Background: an optimization exercise with open tools, aiming at small area and a short achievable clock period. Do not read the settings as production practice. Where RTL was checked, it was by simulation tests only, not by an equivalence proof against the original. The flow treats the clock pin as an ideal source. Dropping or thinning the clock tree relies on that and would not hold on a real chip. No activity file was given, so power comes from the tool's default toggle rates.

== run 1 ==
## jtag_pdi_sniffer
module jtag_pdi_sniffer (
    input  wire       clk,
    input  wire       rst,         
    input  wire       smp_valid,   
    input  wire       tms,
    input  wire       tdi,
    input  wire       tdo,
    output wire       out_valid,
    output wire [7:0] out_data,
    output wire       pdi_err
);
For scale: about 660 cells after synthesis, roughly 140 flip-flops, about 6100 um^2 of cells after synthesis.
Settings: LEC_CHECK=0, CAP_MARGIN=20, CORE_MARGIN=2, CORE_UTILIZATION=40, SETUP_SLACK_MARGIN=4.35, SLEW_MARGIN=20; clock period 6.5 ns.
run.sh (not shown) runs the stock make flow with config.mk's settings and CLKGATE_MAP_FILE= SYNTH_SCRIPT=/design/flow/synth_recipe.tcl, a recipe that flattens the netlist after the stock synthesis.
Relative to run 1, the following input files were edited for run 2:
-- flow/design.v --
<<< run 1, line 26
                     S_EXIT2_IR   = 4'h8,
                     S_UPDATE_IR  = 4'hD;
    wire sv = smp_valid;
    wire st = tms;
    wire si = tdi;
    wire so = tdo;
    wire rr = rst;
    reg [3:0]  tap;
    reg        ir_id;      
>>> run 2, line 26
                     S_EXIT2_IR   = 4'h8,
                     S_UPDATE_IR  = 4'hD;
    reg sv, st, si, so, rr;
    always @(posedge clk) begin
        sv <= smp_valid;
        st <= tms;
        si <= tdi;
        so <= tdo;
        rr <= rst;
    end
    reg [3:0]  tap;
    reg        ir_id;      
<<< run 1, line 218
            es <= es - 3'd1;
        end
        ov   <= !rr && (iev || pdi_byte || es != 3'd0);
        perr <= !rr && pev && bad;
        if (iev)
            od <= 8'h10;
>>> run 2, line 221
            es <= es - 3'd1;
        end
        ov   <= !rst && !rr && (iev || pdi_byte || es != 3'd0);
        perr <= !rst && !rr && pev && bad;
        if (iev)
            od <= 8'h10;
Results
Share of the cycle needed by the critical path after routing sits lower in run 2 than in run 1.
Global-route track usage on met2 ended up 2.4 points lower on run 2 than on run 1.
Summary: with run 1 as the reference, maximum number of pins on one net before global-route repair in run 2 moved up by more than half.
Core util | run 2 vs run 1 | run 2 lower
For the total power consumption of the routed design, run 2 came in 0.46% higher than run 1 did.
Delta (run 2 minus run 1): cell area lost about 4%; final instance count without filler cells went down 1.7%; worst setup margin picked up an extra 120 ps.
No functional check of the RTL was part of any run of this note.


jtag_pdi_sniffer, a different RTL version from the one above (not shown whole).
==> flow/config.mk <==
export PLATFORM = sky130hd
export DESIGN_NAME = jtag_pdi_sniffer
export DESIGN_NICKNAME = jtag_pdi_sniffer
export VERILOG_FILES = /design/flow/design.v
export SDC_FILE = /design/flow/constraint.sdc
export NUM_CORES = 4
export LEC_CHECK = 0
export CAP_MARGIN = 20
export CORE_MARGIN = 2
export CORE_UTILIZATION = 72
export PLACE_DENSITY = 0.8
export SETUP_SLACK_MARGIN = 4.6
export SLEW_MARGIN = 20
==> flow/constraint.sdc <==
create_clock -name core_clock -period 6.5 [get_ports {clk}]
set_input_delay 1.3000 -clock core_clock [delete_from_list [all_inputs] [get_ports {clk}]]
set_output_delay 1.3000 -clock core_clock [all_outputs]
set_load 0.01 [all_outputs]
standard.sh (not shown) runs the stock make flow with config.mk's settings and CLKGATE_MAP_FILE= SYNTH_SCRIPT=/design/flow/synth_recipe.tcl, a recipe that flattens the netlist after the stock synthesis.
==> flow/flow/run.sh <==
#!/bin/bash
# Standard ORFS layout, except that the clock tree is built by flow/pre_cts.tcl
# (a flat tree of four clock buffers) instead of TritonCTS.
set -euo pipefail
W=$(pwd)
export PRE_CTS_TCL="$W/flow/pre_cts.tcl"
bash standard.sh finish > "$W/orfs_flow.log" 2>&1
Other scripts of this flow, unchanged in this note and not shown: flow/flow/mcts.tcl, flow/flow/pre_cts.tcl
Then changed:
--- a/flow/design.v
+++ b/flow/design.v
@@ -105,138 +105,117 @@
     reg        big;        
     reg        lds;        
     reg        cap;        
     reg [1:0]  arg;        
     reg [2:0]  kc;         
     reg [23:0] acc;        
     localparam [1:0] P_NONE = 2'd0, P_DEC = 2'd1, P_LD = 2'd2, P_CLR = 2'd3;
     reg [31:0] rg;
     reg [1:0]  ph;
     reg [1:0]  pop;        
     reg        pa;         
-    reg        bin;        
-    reg        enz;        
-    reg        bad_r;      
+    reg        bw;         
+    wire       enz = |rg;  
     wire       bad = rd ? par_r : par_w;
     wire [7:0] b   = rd ? dro[29:22] : dri[29:22];
     wire       act = (pop != P_NONE) && (pa || ph == 2'd0);
+    wire       bin = (ph == 2'd0) || bw;
     reg  [7:0] ldb;
     always @(*) begin
         case (ph)
             2'd0:    ldb = dri[29:22];
             2'd1:    ldb = acc[7:0];
             2'd2:    ldb = acc[15:8];
             default: ldb = acc[23:16];
         endcase
     end
     reg  [7:0] nb;
     always @(*) begin
         if (!act)
             nb = rg[7:0];
         else case (pop)
-            P_DEC:   nb = rg[7:0] ^ {bin && rg[6:0] == 7'd0, bin && rg[5:0] == 6'd0,
-                                         bin && rg[4:0] == 5'd0, bin && rg[3:0] == 4'd0,
-                                         bin && rg[2:0] == 3'd0, bin && rg[1:0] == 2'd0,
-                                         bin && !rg[0], bin};
+            P_DEC:   nb = rg[7:0] - {7'd0, bin};
             P_LD:    nb = (ph <= arg) ? ldb : 8'd0;
             default: nb = 8'd0;
         endcase
     end
     always @(posedge clk) begin
         rg   <= {nb, rg[31:8]};
         ph   <= ph + 2'd1;
-        bin  <= (ph == 2'd3) || (bin && rg[7:0] == 8'd0);
+        bw   <= bin && (rg[7:0] == 8'd0);
         pa   <= act && ph != 2'd3;
         if (act && ph == 2'd3)
             pop <= P_NONE;
-        bad_r <= bad;
         if (rr) begin
             idl <= 1'b1;
             rd  <= 1'b0;
             big <= 1'b0;
             lds <= 1'b0;
             cap <= 1'b0;
             pop <= P_CLR;
             pa  <= 1'b0;
-            enz <= 1'b0;
         end else if (pev) begin
-            if (bad_r) begin
+            if (bad) begin
                 idl <= 1'b1;
                 rd  <= 1'b0;
                 big <= 1'b0;
                 lds <= 1'b0;
                 cap <= 1'b0;
-                if (big) begin
-                    pop <= P_CLR;
-                    enz <= 1'b0;
-                end
+                if (big) pop <= P_CLR;
             end else if (idl) begin
                 case (b[7:4])
                     4'h0: begin idl <= 1'b0; lds <= 1'b1; end   
                     4'h1: begin idl <= 1'b0; rd <= 1'b1; big <= 1'b1; end  
                     4'h2: begin idl <= 1'b0; end  
                     4'h3: begin idl <= 1'b0; big <= 1'b1; end  
                     4'h4: begin idl <= 1'b0; rd <= 1'b1; end  
                     4'h5: begin idl <= 1'b0; cap <= 1'b1; end  
                     4'h6: begin idl <= 1'b0; end  
                     4'h7: begin idl <= 1'b0; end  
                     4'hF: ;                                    
                     default: begin idl <= 1'b0; rd <= 1'b1; end  
                 endcase
             end else begin
                 if (kc != 3'd0) begin
                 end else if (big && enz) begin
                     pop <= P_DEC;
-                    enz <= |{rg[31:25], rg[23:17], rg[15:9], rg[7:1]} ||
-                           (rg[0]  && ph != 2'd0) || (rg[24] && ph != 2'd1) ||
-                           (rg[16] && ph != 2'd2) || (rg[8]  && ph != 2'd3);
                 end else begin
                     if (cap) begin
                         pop <= P_LD;
                         cap <= 1'b0;
-                        enz <= |dri[29:22] || (arg != 2'd0 && |acc[7:0]) ||
-                               (arg[1] && |acc[15:8]) || (arg == 2'd3 && |acc[23:16]);
                     end
                     if (lds) begin
                         rd  <= 1'b1;
                         lds <= 1'b0;
                     end else begin
                         idl <= 1'b1;
                         rd  <= 1'b0;
                         big <= 1'b0;
                     end
                 end
             end
         end
     end
     reg [2:0] kc_cmd;
     always @(*) begin
         case (b[7:4])
             4'h0:    kc_cmd = {1'b0, b[3:2]};                            
-            4'h2:    case (b[3:0])                                       
-                         4'h0:                      kc_cmd = 3'd1;     
-                         4'h1, 4'h4:                kc_cmd = 3'd2;
-                         4'h2, 4'h5, 4'h8:          kc_cmd = 3'd3;
-                         4'h3, 4'h6, 4'h9, 4'hC:    kc_cmd = 3'd4;
-                         4'h7, 4'hA, 4'hD:          kc_cmd = 3'd5;
-                         4'hB, 4'hE:                kc_cmd = 3'd6;
-                         default:                   kc_cmd = 3'd7;
-                     endcase
+            4'h2:    kc_cmd = {1'b0, b[3:2]} + {1'b0, b[1:0]} + 3'd1;    
             4'h1, 4'h3, 4'h5:
                      kc_cmd = {1'b0, b[1:0]};                            
             4'h7:    kc_cmd = 3'd7;                                      
             default: kc_cmd = 3'd0;
         endcase
     end
     always @(posedge clk) begin
-        if (pev && !bad_r) begin
+        if (pev && !bad) begin
             if (idl) begin
                 arg <= b[1:0];
                 kc  <= kc_cmd;
             end else if (kc != 3'd0) begin
                 kc <= kc - 3'd1;
                 if (cap) acc <= {acc[15:0], b};
             end else begin
                 kc <= {1'b0, arg};
             end
         end
     end
@@ -250,23 +229,23 @@
         if (rr) begin
             e3 <= 1'b0; e2 <= 1'b0; e1 <= 1'b0; e0 <= 1'b0;
             ep <= 1'b0;
         end else begin
             e3 <= iev;
             e2 <= e3;
             e1 <= e2;
             e0 <= e1;
             ep <= pdi_byte;
         end
         ov   <= !rst && !rr && (iev || e3 || e2 || e1 || e0 || pdi_byte || ep);
-        perr <= !rst && !rr && pev && bad_r;
+        perr <= !rst && !rr && pev && bad;
         od <= ({8{iev}}      & 8'h10)
             | ({8{pdi_byte}} & 8'h11)
             | ({8{e3}}       & dri[31:24])
             | ({8{e2}}       & dri[23:16])
             | ({8{e1}}       & dri[15:8])
             | ({8{e0}}       & dri[7:0])
             | ({8{ep}}       & b);
     end
     assign out_valid = ov;
     assign out_data  = od;
     assign pdi_err   = perr;
The changed run finished clean.
Synthesized cell count decreases by 9.3%.
Power fell by 0.82%.
Global-route usage went down by 0.51 points.
Design area shrinks by 6.8%.
Setup slack gets better by 0.079 ns.
Clock skew came out lower by 0.0053 ns.
Sequential power shrinks by about 0.6%.
Wire length went down by 14%.
Cell count fell by 8.7%.
Register-to-register slack improved by 0.08 ns.
Worst hold slack hardly moves.
Sequential share of layout area climbs by 2.9 points.
Maximum frequency grows by 4.0%.
Combinational power grows by 9.8%.
Function not checked in the first run of this note: the RTL went through the layout flow alone. In every run of this note, the design's own scripts or RTL, not TritonCTS, make the clock network.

###

INSTRUCTIONS FOR THE TASK:
Go through the records above. Copy each line in which the string "netlist" appears.

RESULT:
run.sh (not shown) runs the stock make flow with config.mk's settings and CLKGATE_MAP_FILE= SYNTH_SCRIPT=/design/flow/synth_recipe.tcl, a recipe that flattens the netlist after the stock synthesis.
standard.sh (not shown) runs the stock make flow with config.mk's settings and CLKGATE_MAP_FILE= SYNTH_SCRIPT=/design/flow/synth_recipe.tcl, a recipe that flattens the netlist after the stock synthesis.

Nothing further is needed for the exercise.